The expected answer is a single number, namely how many lines in the data below hold the word "signal".

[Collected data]
◇ ◇ ◇
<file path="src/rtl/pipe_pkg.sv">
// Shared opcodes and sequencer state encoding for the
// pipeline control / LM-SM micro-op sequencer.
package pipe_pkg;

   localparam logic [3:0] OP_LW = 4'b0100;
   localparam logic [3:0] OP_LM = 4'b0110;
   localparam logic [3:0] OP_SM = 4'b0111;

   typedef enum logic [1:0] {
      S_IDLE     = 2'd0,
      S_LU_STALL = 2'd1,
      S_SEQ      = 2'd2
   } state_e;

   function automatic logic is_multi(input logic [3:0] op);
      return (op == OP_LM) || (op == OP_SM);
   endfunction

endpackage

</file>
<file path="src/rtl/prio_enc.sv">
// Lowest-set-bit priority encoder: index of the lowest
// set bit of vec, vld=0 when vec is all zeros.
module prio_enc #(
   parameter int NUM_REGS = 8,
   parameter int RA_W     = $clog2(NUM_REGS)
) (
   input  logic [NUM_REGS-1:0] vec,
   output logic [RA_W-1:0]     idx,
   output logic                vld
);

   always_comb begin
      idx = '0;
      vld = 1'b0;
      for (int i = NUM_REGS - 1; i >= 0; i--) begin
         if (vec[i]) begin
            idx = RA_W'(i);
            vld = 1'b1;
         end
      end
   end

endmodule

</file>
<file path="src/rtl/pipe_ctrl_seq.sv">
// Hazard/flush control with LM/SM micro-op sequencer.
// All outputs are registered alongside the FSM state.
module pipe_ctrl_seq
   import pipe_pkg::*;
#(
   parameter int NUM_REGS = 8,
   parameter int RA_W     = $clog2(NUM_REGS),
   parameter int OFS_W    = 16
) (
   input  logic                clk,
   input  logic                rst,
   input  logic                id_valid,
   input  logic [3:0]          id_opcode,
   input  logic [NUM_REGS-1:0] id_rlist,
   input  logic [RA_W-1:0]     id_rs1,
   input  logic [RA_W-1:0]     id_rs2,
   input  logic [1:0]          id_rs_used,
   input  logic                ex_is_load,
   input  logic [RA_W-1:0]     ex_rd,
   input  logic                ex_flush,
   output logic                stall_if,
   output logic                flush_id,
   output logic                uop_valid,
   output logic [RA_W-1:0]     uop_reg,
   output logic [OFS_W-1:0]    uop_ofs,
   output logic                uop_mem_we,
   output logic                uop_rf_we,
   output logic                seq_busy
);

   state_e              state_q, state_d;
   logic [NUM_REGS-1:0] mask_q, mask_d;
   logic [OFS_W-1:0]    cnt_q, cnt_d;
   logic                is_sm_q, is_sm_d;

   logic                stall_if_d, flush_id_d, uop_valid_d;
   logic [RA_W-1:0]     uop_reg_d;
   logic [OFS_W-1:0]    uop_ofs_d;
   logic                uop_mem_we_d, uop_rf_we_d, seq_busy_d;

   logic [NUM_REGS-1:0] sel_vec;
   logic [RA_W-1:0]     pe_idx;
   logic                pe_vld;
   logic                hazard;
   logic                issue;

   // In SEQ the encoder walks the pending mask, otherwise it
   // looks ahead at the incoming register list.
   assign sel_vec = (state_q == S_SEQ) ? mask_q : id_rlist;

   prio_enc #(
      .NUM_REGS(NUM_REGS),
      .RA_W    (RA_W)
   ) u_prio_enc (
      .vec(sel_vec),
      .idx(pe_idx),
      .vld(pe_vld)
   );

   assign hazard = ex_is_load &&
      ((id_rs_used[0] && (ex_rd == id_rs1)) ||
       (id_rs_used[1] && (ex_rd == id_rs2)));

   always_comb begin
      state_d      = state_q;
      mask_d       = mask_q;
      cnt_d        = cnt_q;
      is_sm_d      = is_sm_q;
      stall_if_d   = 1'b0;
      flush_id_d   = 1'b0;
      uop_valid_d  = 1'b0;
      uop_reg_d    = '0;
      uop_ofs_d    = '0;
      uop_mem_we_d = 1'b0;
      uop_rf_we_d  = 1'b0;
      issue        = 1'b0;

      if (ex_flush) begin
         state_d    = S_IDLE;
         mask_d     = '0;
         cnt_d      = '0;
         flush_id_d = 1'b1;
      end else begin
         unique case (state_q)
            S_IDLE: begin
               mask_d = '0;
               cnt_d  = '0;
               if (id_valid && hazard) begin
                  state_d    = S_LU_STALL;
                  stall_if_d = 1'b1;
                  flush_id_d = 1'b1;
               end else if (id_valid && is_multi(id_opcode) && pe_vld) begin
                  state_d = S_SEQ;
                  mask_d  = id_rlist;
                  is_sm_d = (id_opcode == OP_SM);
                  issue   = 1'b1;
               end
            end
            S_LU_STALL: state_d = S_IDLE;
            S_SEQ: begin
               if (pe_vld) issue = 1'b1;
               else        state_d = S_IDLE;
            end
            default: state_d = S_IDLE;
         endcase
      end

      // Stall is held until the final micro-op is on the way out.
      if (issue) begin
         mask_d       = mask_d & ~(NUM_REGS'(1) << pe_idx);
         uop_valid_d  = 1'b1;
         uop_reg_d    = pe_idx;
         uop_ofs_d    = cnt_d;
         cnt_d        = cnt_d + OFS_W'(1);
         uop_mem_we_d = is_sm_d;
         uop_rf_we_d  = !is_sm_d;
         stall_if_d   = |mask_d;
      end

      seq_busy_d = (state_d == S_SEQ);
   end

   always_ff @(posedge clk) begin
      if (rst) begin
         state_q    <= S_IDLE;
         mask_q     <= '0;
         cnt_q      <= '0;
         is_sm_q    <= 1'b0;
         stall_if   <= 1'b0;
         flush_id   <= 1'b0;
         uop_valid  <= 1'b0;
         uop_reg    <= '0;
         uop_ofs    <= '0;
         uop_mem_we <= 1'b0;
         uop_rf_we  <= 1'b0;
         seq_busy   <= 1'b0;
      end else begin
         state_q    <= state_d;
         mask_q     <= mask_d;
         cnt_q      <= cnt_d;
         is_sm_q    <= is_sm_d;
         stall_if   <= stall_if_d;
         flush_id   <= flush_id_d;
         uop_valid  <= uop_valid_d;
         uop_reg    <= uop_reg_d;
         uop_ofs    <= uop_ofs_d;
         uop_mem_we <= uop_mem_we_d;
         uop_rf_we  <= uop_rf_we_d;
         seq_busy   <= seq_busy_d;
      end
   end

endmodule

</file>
◇ ◇ ◇
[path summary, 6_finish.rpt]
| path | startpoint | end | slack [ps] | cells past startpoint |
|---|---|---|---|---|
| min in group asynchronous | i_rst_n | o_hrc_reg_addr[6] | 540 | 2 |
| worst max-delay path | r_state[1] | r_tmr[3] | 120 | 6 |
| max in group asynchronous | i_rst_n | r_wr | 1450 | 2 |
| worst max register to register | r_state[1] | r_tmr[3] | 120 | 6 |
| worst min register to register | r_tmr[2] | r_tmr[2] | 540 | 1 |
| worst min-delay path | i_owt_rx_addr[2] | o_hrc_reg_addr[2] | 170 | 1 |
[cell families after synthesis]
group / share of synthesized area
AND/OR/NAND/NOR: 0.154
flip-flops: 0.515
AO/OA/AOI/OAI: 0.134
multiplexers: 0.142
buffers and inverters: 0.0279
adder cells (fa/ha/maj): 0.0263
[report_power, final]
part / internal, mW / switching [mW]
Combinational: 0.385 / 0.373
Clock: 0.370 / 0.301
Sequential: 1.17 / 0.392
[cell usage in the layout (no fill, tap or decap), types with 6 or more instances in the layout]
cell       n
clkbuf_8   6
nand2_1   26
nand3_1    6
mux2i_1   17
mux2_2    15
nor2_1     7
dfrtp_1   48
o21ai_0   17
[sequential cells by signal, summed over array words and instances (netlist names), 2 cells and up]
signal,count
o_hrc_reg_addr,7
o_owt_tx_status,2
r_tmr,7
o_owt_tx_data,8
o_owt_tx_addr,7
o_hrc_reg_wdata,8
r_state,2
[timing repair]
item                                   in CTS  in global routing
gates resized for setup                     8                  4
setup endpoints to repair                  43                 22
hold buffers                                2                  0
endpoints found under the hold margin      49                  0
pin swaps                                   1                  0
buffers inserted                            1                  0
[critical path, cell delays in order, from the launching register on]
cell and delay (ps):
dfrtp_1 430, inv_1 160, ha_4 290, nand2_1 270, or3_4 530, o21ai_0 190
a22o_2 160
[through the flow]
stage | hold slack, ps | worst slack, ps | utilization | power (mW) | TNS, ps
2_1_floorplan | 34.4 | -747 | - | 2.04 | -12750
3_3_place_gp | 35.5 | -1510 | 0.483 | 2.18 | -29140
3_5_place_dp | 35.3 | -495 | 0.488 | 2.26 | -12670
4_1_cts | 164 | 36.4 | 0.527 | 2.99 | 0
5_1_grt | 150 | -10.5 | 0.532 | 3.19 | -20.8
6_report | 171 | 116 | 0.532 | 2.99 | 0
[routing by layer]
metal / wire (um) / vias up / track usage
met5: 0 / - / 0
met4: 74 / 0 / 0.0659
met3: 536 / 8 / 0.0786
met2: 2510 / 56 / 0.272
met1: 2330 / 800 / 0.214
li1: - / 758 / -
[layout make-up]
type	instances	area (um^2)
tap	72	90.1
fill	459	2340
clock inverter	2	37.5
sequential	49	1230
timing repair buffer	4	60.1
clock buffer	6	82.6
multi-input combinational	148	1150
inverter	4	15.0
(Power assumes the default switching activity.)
◇ ◇ ◇
Result of the exercise: 2